In an attempt to "demystify" military drones for the British public, the Ministry of Defence released data Thursday asserting that British forces have fired 459 missiles from their unmanned Reaper drone over the duration of the Afghanistan war, with only one civilian casualty. This, the government says, shows how drones are much safer for civilians and for the military.
The release follows a column that appeared in the Guardian in December 2013 where Secretary of State for Defence Philip Hammond made the case for drone technology. He wrote that he wished “to put the myths to bed” regarding drone use in combat zones and that the most basic falsehood about unmanned aerial vehicles is the term "drone" itself, which he says “conjures up images of computer-controlled machines, free from human oversight.”
The salient fact, he says, is that drones are guided and controlled by highly trained people. The same decisions that would be made by humans in a combat zone are made by the same people in a remote location in either the UK or the Middle East.
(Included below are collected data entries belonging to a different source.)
--- src/rtl/mux_arbiter_if.sv ---
// Requester-side bundle for mux_arbiter: level requests, done pulses and
// packed data buses in; registered grant/selector/status and routed data out.
interface mux_arbiter_if #(
    parameter int unsigned CHANNELS = 4,
    parameter int unsigned BUS_SIZE = 32
);
    localparam int unsigned SEL_W = $clog2(CHANNELS);

    logic [CHANNELS-1:0]          request;
    // "release" is a reserved word, so the done pulses carry this name
    logic [CHANNELS-1:0]          release_req;
    logic [CHANNELS*BUS_SIZE-1:0] data_in;
    logic [CHANNELS-1:0]          grant;
    logic [SEL_W-1:0]             selector;
    logic                         valid;
    logic                         timeout;
    logic [BUS_SIZE-1:0]          data_out;

    modport master (
        output request, release_req, data_in,
        input  grant, selector, valid, timeout, data_out
    );

    modport slave (
        input  request, release_req, data_in,
        output grant, selector, valid, timeout, data_out
    );
endinterface

--- src/rtl/mux_arbiter.sv ---
// Round-robin owner arbiter for one shared bus: one-hot grant, owner index,
// routed data and a hold watchdog that forces the grant off after MAX_HOLD cycles.
module mux_arbiter #(
    parameter int unsigned CHANNELS = 4,
    parameter int unsigned BUS_SIZE = 32,
    parameter int unsigned MAX_HOLD = 16
) (
    input logic          clk,
    input logic          reset,
    mux_arbiter_if.slave bus
);
    localparam int unsigned SEL_W = $clog2(CHANNELS);
    localparam int unsigned CNT_W = $clog2(MAX_HOLD + 1);
    localparam logic [CHANNELS-1:0] ONE = CHANNELS'(1);

    typedef enum logic {Idle, Granted} state_e;

    state_e              state_q;
    logic [SEL_W-1:0]    ptr_q;
    logic [CNT_W-1:0]    hold_cnt_q;
    logic [CHANNELS-1:0] grant_q;
    logic [SEL_W-1:0]    sel_q;
    logic                valid_q;
    logic                timeout_q;

    // Returns {found, index} of the first set bit at start, start+1, ... wrapping.
    function automatic logic [SEL_W:0] pick(input logic [CHANNELS-1:0] req,
                                            input logic [SEL_W-1:0]    start);
        logic [2*CHANNELS-1:0] rot;
        logic                  found;
        logic [SEL_W-1:0]      idx;
        int unsigned           sum;
        rot   = {req, req} >> start;
        found = 1'b0;
        idx   = '0;
        for (int k = CHANNELS - 1; k >= 0; k--) begin
            if (rot[k]) begin
                sum = 32'(start) + 32'(k);
                if (sum >= CHANNELS) sum = sum - CHANNELS;
                found = 1'b1;
                idx   = SEL_W'(sum);
            end
        end
        return {found, idx};
    endfunction

    logic                rel_hit;
    logic                req_hit;
    logic                hold_hit;
    logic                grant_end;
    logic [SEL_W-1:0]    next_start;
    logic [CHANNELS-1:0] others;
    logic [SEL_W:0]      idle_pick;
    logic [SEL_W:0]      end_pick;

    always_comb begin
        rel_hit    = bus.release_req[sel_q];
        req_hit    = bus.request[sel_q];
        hold_hit   = (hold_cnt_q == CNT_W'(MAX_HOLD - 1));
        grant_end  = rel_hit || !req_hit || hold_hit;
        next_start = (sel_q == SEL_W'(CHANNELS - 1)) ? '0 : sel_q + 1'b1;
        // The ending owner sits out the arbitration that replaces it.
        others     = bus.request & ~(ONE << sel_q);
        idle_pick  = pick(bus.request, ptr_q);
        end_pick   = pick(others, next_start);
    end

    always_ff @(posedge clk) begin
        if (reset) begin
            state_q    <= Idle;
            ptr_q      <= '0;
            hold_cnt_q <= '0;
            grant_q    <= '0;
            sel_q      <= '0;
            valid_q    <= 1'b0;
            timeout_q  <= 1'b0;
        end else begin
            timeout_q <= 1'b0;
            unique case (state_q)
                Idle: begin
                    if (idle_pick[SEL_W]) begin
                        state_q    <= Granted;
                        sel_q      <= idle_pick[SEL_W-1:0];
                        grant_q    <= ONE << idle_pick[SEL_W-1:0];
                        valid_q    <= 1'b1;
                        hold_cnt_q <= '0;
                    end
                end
                Granted: begin
                    if (grant_end) begin
                        ptr_q     <= next_start;
                        timeout_q <= hold_hit && !rel_hit && req_hit;
                        if (end_pick[SEL_W]) begin
                            sel_q      <= end_pick[SEL_W-1:0];
                            grant_q    <= ONE << end_pick[SEL_W-1:0];
                            hold_cnt_q <= '0;
                        end else begin
                            state_q    <= Idle;
                            sel_q      <= '0;
                            grant_q    <= '0;
                            valid_q    <= 1'b0;
                            hold_cnt_q <= '0;
                        end
                    end else begin
                        hold_cnt_q <= hold_cnt_q + 1'b1;
                    end
                end
                default: state_q <= Idle;
            endcase
        end
    end

    assign bus.grant    = grant_q;
    assign bus.selector = sel_q;
    assign bus.valid    = valid_q;
    assign bus.timeout  = timeout_q;
    assign bus.data_out = valid_q ? bus.data_in[sel_q*BUS_SIZE +: BUS_SIZE] : '0;
endmodule

--- src/flat_wrapper.sv ---
// flat-port wrapper written by rule: the top's interface ports become plain ports
module mux_arbiter_flat 
#(
    parameter int unsigned CHANNELS = 4,
    parameter int unsigned BUS_SIZE = 32,
    parameter int unsigned MAX_HOLD = 16
)
  (clk, reset, bus_request, bus_release_req, bus_data_in, bus_grant, bus_selector, bus_valid, bus_timeout, bus_data_out);
  mux_arbiter_if #(.CHANNELS(CHANNELS), .BUS_SIZE(BUS_SIZE)) bus_i ();
  input logic clk;
  input logic reset;
  input wire logic [$bits(bus_i.request)-1:0] bus_request;
  input wire logic [$bits(bus_i.release_req)-1:0] bus_release_req;
  input wire logic [$bits(bus_i.data_in)-1:0] bus_data_in;
  output wire logic [$bits(bus_i.grant)-1:0] bus_grant;
  output wire logic [$bits(bus_i.selector)-1:0] bus_selector;
  output wire logic [$bits(bus_i.valid)-1:0] bus_valid;
  output wire logic [$bits(bus_i.timeout)-1:0] bus_timeout;
  output wire logic [$bits(bus_i.data_out)-1:0] bus_data_out;
  assign bus_i.request = bus_request;
  assign bus_i.release_req = bus_release_req;
  assign bus_i.data_in = bus_data_in;
  assign bus_grant = bus_i.grant;
  assign bus_selector = bus_i.selector;
  assign bus_valid = bus_i.valid;
  assign bus_timeout = bus_i.timeout;
  assign bus_data_out = bus_i.data_out;
  mux_arbiter #(.CHANNELS(CHANNELS), .BUS_SIZE(BUS_SIZE), .MAX_HOLD(MAX_HOLD)) u_core (.clk(clk), .reset(reset), .bus(bus_i));
endmodule
--- config.mk ---
export PLATFORM = sky130hd
export DESIGN_NAME = mux_arbiter_flat
export DESIGN_NICKNAME = d
export VERILOG_FILES = /design/src/rtl/mux_arbiter_if.sv /design/src/rtl/mux_arbiter.sv /design/src/flat_wrapper.sv
export SDC_FILE = /design/constraint.sdc
export NUM_CORES = 1
export LEC_CHECK = 0
export CORE_ASPECT_RATIO = 0.8
export CORE_MARGIN = 2
export CORE_UTILIZATION = 34
export DETAILED_ROUTE_END_ITERATION = 10
export GPL_TIMING_DRIVEN = 0
export MAX_ROUTING_LAYER = met4
export PLACE_DENSITY = 0.84
export SLEW_MARGIN = 20
export SYNTH_ARGS = -nofsm -noshare
export SYNTH_HDL_FRONTEND = slang
export SYNTH_SLANG_ARGS = --single-unit
export TNS_END_PERCENT = 1
--- constraint.sdc ---
create_clock -name clk -period 2.7 [get_ports clk]
set_input_delay 0.54 -clock clk [delete_from_list [all_inputs] [get_ports clk]]
set_output_delay 0.54 -clock clk [all_outputs]
set_load 0.01 [all_outputs]
# --- Yosys cells after proc, flatten, opt, wreduce, memory -nomap -nowiden ---
# Index checks and enable logic that the tools add are counted.
totals:
  regBits: 16
  elab_cells: 106
op_classes:
  add_sub_neg: 16
  magnitude_cmp: 9
  n_eq_ne: 5
  n_shift: 6
  mux: 49
  bitwise: 4
  n_reduce_logical: 10
ops:
  columns: ["op", "n"]
  rows:
  - ["128-bit by 8-bit indexed part select with 32-bit output", 1]
  - ["2-bit 2-to-1 mux", 20]
  - ["32-bit 2-to-1 mux", 1]
  - ["3-bit >= comparator, second input constant", 6]
  - ["1-bit 2-to-1 mux", 16]
  - ["8-bit by 2-bit >> shifter with 4-bit output", 2]
  - ["2-bit by 1-bit subtractor with 2-bit output, second input constant", 8]
  - ["2-bit by 2-bit adder with 3-bit output, second input constant", 4]
  - ["4-bit 2-to-1 mux", 3]
  - ["1-bit by 2-bit << shifter with 4-bit output, first input constant", 3]
  - ["5-bit 2-to-1 mux", 2]
  - ["5-bit one-hot mux with 2 select lines", 1]
  - ["4-bit one-hot mux with 2 select lines", 1]
  - ["2-bit by 1-bit adder with 3-bit output, second input constant", 2]
  - ["2-bit by 3-bit >= comparator with 1-bit output, second input constant", 2]
  - ["5-bit by 1-bit adder with 5-bit output, second input constant", 1]
  - ["5-bit by 4-bit == test with 1-bit output, second input constant", 1]
  - ["4-bit bitwise AND", 1]
  - ["1-bit binary-select mux with 2-bit select", 2]
  - ["2-bit inequality test, second input constant", 2]
  - ["4-bit inverter", 1]
  - ["1-bit one-hot mux with 2 select lines", 2]
  - ["2-bit one-hot mux with 2 select lines", 1]
  - ["2-bit AND reduction", 2]
  - ["other kinds (10)", 14]

# --- Longest topological paths before layout ---
logic_depth:
  depth_word: 13
  depth_mapped: 9
  ltp_nobuf: 8

# --- Worst setup path after synthesis ---
# No wires, ideal clock.
synth_path:
  path_kind: "flip-flop to output port"
  from: "reg u_core.sel_q[0] (netlist: u_core.bus.selector[0])"
  to: "out bus_data_out[10]"
  arrival_time_ps: 1920
  t_required_ps: 2160
  setup_slack_ps: 240
  path_stages_with_launch: 6
  path_buffers: 3
  path_cell_list: "dfxtp_1 > buf_2 > buf_4 > buf_2 > mux4_2 > and2_1"
synth_via:
  elab_chain_len: 2
synth_lines:
  columns: ["element", "line", "text"]
  rows:
  - ["start: declaration", "mux_arbiter.sv:22", "logic [SEL_W-1:0] sel_q;"]
  - ["start signal: assignment", "mux_arbiter.sv:83", "sel_q <= idle_pick[SEL_W-1:0];"]
  - ["start signal: assignment", "mux_arbiter.sv:94", "sel_q <= end_pick[SEL_W-1:0];"]
  - ["128-bit by 8-bit indexed part select with 32-bit output", "mux_arbiter.sv:117", "assign bus.data_out = valid_q ? bus.data_in[sel_q*BUS_SIZE +: BUS_SIZE] : '0;"]
  - ["32-bit 2-to-1 mux", "mux_arbiter.sv:117", null]
  - ["end: declaration", "flat_wrapper.sv:19", "output wire logic [$bits(bus_i.data_out)-1:0] bus_data_out;"]
# No other way between the ends.

# --- Worst setup path in the final report ---
layout_path:
  from: "in bus_data_in[97]"
  to: "out bus_data_out[1]"
layout_via:
  elab_chain_len: 2
layout_lines:
  columns: ["element", "line", "text"]
  rows:
  - ["start: declaration", "flat_wrapper.sv:14", "input wire logic [$bits(bus_i.data_in)-1:0] bus_data_in;"]
  - ["128-bit by 8-bit indexed part select with 32-bit output", "mux_arbiter.sv:117", null]
  - ["32-bit 2-to-1 mux", "mux_arbiter.sv:117", null]
# No other way between the ends.

==> results.sh <==
export IMPL_cts_root_buffer="clkbuf_8"
export IMPL_wl_per_cell_um=18.0
export IMPL_path_clk_slew_ns=0.06
export IMPL_startpoint_type="input port"
export IMPL_fin_setup_tns_ns=0
export IMPL_numCtsBuffers=3
export IMPL_synthArstFlopShare_pct=0
export IMPL_port_buffers=175
export IMPL_grt_pass1_wl_um=13600
export IMPL_numClockSinks=16
export IMPL_ys_seq_area_share_pct=14.5
export IMPL_p_per_area_nw_per_um2=441
export IMPL_insertion_delay_ns=0.25
export IMPL_slew_viol_final=0
export IMPL_grtUsageTotal_pct=25.0
export IMPL_core_um2=6340
export IMPL_endpoint_kind="output pin"
export IMPL_syn_nets=365
export IMPL_routed_wl_um=8820
export IMPL_setup_violations=0
export IMPL_yosysWarningCount=0
export IMPL_finalCritPeriodShare_pct=98.9
export IMPL_htree_num_levels=1
export IMPL_clockBufferDepth=2
export IMPL_synth_edf_count=0
export IMPL_syn_instance_count=221
export IMPL_grt_pass1_vias=2688
export IMPL_final_cells=489
export IMPL_cp_required_ns=2.16
export IMPL_vias=2594
export IMPL_ir_drop_v=0.000173
export IMPL_cp_arrival_ns=2.13
export IMPL_crit_family="buffers and inverters"
export IMPL_slowest_stage="clkdlybuf4s50_1"
export IMPL_worstSetupPathType="in2out"
export IMPL_routabilityCongestion=0.936
export IMPL_hold_class="reg2reg"
export IMPL_worst_slew_pin_slew_ns=0.707
export IMPL_outcome="complete, no violations"
export IMPL_power_total_w=0.00188
export IMPL_post_synth_cell_area_avg_um2=9.97
export IMPL_antenna_found_initial=1
export IMPL_slew_headroom_pct=52.4
export IMPL_dp_cells=480
export IMPL_areaGrowthSynthToFinish_pct=93.4
export IMPL_fmax_mhz=374
export IMPL_synth_ff_type="dfxtp_1"
export IMPL_drtPass1Iterations=4
export IMPL_final_layout_size_suffix_gt1_share_pct=17.3
export IMPL_period_needed_ns=2.67
export IMPL_finClkSkew_ns=0.00174
export IMPL_yosysUniqueCellTypes=56
export IMPL_grt_start_max_net_pins=20
export IMPL_die_w_um=94.0
export IMPL_critPathMaxStageDelay_ns=0.49
export IMPL_drc_errors=0
export IMPL_crit_fanout=1
export IMPL_die_height_um=76
export IMPL_worst_path_most_repeated_cell="clkdlybuf4s50_1"
export IMPL_placementRows=26
export IMPL_worst_path_buf_inv=2
export IMPL_cts_tree="done"
export IMPL_initial_core_util_pct=34.7
export IMPL_initialDrtViolationCount=159
export IMPL_drt_vias_per_instance=5.30
export IMPL_leakage_nw=1.84
export IMPL_ant_nets=0
export IMPL_crit_chain="clkdlybuf4s50_1 > mux4_2 > and2_1 > clkdlybuf4s50_1"
export IMPL_dieArea_um2=7140
export IMPL_synth_seq_cells=16
export IMPL_hold_violations=0
export IMPL_drv_cap=0
export IMPL_cts_hold_buf=0
export IMPL_hpwl_um=7610
export IMPL_ioPinCount=178
export IMPL_grt_overflow_total=0
export IMPL_fin_nets=549
export IMPL_synth_area_um2=2200
==> Yosys cell counts, drive strengths merged (2+ instances only) <==
library cell	count	area, um2
clkbuf	10	37.5
nor2	20	93.8
ha	6	75.1
a311oi	6	65.1
nor3	2	10.0
and2	32	200
a2111o	2	22.5
nand2	8	30.0
nor2b	5	31.3
nor3b	2	20.0
nand3	3	15.0
dfxtp	16	320
a21oi	10	50.1
a22oi	4	35.0
mux4	33	743
mux2i	4	40.0
or2	2	12.5
inv	6	22.5
nand2b	8	50.1
o211ai	2	15.0
buf	11	82.6
nor4	2	18.8
o21ai	4	20.0
a211oi	3	32.5
nand3b	2	15.0
==> final timing paths <==
kind / start / end / slack (ns) / depth (start not counted)
worst max-delay path: bus_data_in[97] / bus_data_out[1] / 0.03 / 4
worst min-delay path: u_core.hold_cnt_q[3]$_SDFFE_PP0P_ / u_core.hold_cnt_q[3]$_SDFFE_PP0P_ / 0.50 / 1
worst max register to register: u_core.bus.selector[1]$_SDFFE_PP0P_ / u_core.bus.grant[0]$_SDFFE_PP0P_ / 0.25 / 9
worst min register to register: u_core.hold_cnt_q[3]$_SDFFE_PP0P_ / u_core.hold_cnt_q[3]$_SDFFE_PP0P_ / 0.50 / 1
==> kinds of logic after synthesis <==
group,after synthesis,share of synthesized area (%)
mux,37,35.5
fa+ha+maj,6,3.41
flops,16,14.5
compound gates,43,15.3
buf+inv,27,6.47
simple gates,92,24.7
==> layout by cell type (no fill, tap or decap), types with 2 or more instances in the layout <==
| master | count |
|---|---|
| a22oi_1 | 3 |
| ha_1 | 6 |
| mux2i_1 | 4 |
| a211oi_2 | 2 |
| buf_12 | 4 |
| clkbuf_4 | 3 |
| a311oi_1 | 4 |
| buf_6 | 2 |
| and2_1 | 32 |
| clkbuf_8 | 4 |
| nor3_1 | 2 |
| dfxtp_1 | 15 |
| a311oi_2 | 2 |
| o211ai_1 | 2 |
| nor2b_1 | 5 |
| nand2b_1 | 8 |
| dlymetal6s2s_1 | 18 |
| o21ai_0 | 3 |
| inv_1 | 5 |
| clkdlybuf4s50_1 | 146 |
| buf_2 | 2 |
| clkbuf_1 | 6 |
| dlygate4sd2_1 | 11 |
| a2111o_1 | 2 |
| nand3b_1 | 2 |
| nor2_1 | 18 |
| nand3_1 | 3 |
| nand2_1 | 8 |
| buf_4 | 6 |
| mux4_2 | 33 |
| a21oi_1 | 10 |
==> what timing repair did <==
item | 4_1_cts | 5_1_grt
setup endpoints to repair | 33 | 24
resized for setup | 36 | 19
pin swaps | 0 | 0
buffers inserted | 0 | 5
==> power by group <==
part | total, W | internal (W) | switching [W] | leakage, nW
sequential | 0.000308 | 0.000271 | 0.0000368 | 0.132
clock | 0.000217 | 0.000130 | 0.0000874 | 0.0288
combinational | 0.00135 | 0.000809 | 0.000545 | 1.68
total | 0.00188 | 0.00121 | 0.000669 | 1.84
==> cell type report <==
class | instances | area (um2)
repair buffers | 180 | 1820
well taps | 84 | 105
flip-flops and latches | 16 | 324
diodes | 1 | 2.50
multi-input cells | 178 | 1750
clock buffers | 4 | 55.1
inverters | 6 | 22.5
fillers | 500 | 2080
plain buffers | 20 | 185
==> state kept, by name (all words and copies together) (netlist names) <==
| register | count |
|---|---|
| u_core.ptr_q | 2 |
| u_core.bus.grant | 4 |
| u_core.state_q | 1 |
| u_core.bus.valid | 1 |
| u_core.hold_cnt_q | 5 |
| u_core.bus.selector | 2 |
| u_core.bus.timeout | 1 |
==> through the flow <==
| stage | hold slack [ns] | instance area, um2 | util [%] | worst slack, ns |
|---|---|---|---|---|
| 2_1_floorplan | 0.435 | 2200 | - | 0.240 |
| 3_3_place_gp | 0.470 | 4060 | 64.0 | -0.432 |
| 3_5_place_dp | 0.480 | 4060 | 64.0 | -0.421 |
| 4_1_cts | 0.487 | 4170 | 65.7 | -0.0155 |
| 5_1_grt | 0.510 | 4260 | 67.2 | -0.00862 |
| 6_report | 0.498 | 4260 | 67.2 | 0.0288 |
==> per-layer routing <==
metal,vias up,track usage [%],routed length [um]
li1,1221,-,-
met4,0,5.51,194
met1,1221,30.0,3380
met5,-,-,0
met2,135,42.2,4520
met3,17,6.73,735
(Power assumes the default switching activity.)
Additionally, most UK drones do not carry weapons and are used for reconnaissance and surveillance, according to Hammond.
However, Hammond addressed only the UK’s role in Afghanistan and not well-publicized drone strikes in Pakistan and Yemen, where the U.S. is stepping up efforts against Al Qaeda in the Arabian Peninsula. While also refusing to rule out sending drones to Yemen, in the interview Hammond also did not mention the great lengths that the British government has gone to in keeping its co-operation with U.S. drone strikes a secret.
A recent Reprieve press statement outlined the case of Noor Khan, a Pakistani living in Datta Khel, North Waziristan, who is being represented in British courts in an attempt to find out the UK’s role in cooperating with U.S. drone strikes after his father was killed at a meeting of local elders in March 2011.
Reprieve claims that rather than explaining the UK’s role in that and other drone strikes, the government has assembled a legal team to prevent any information being released.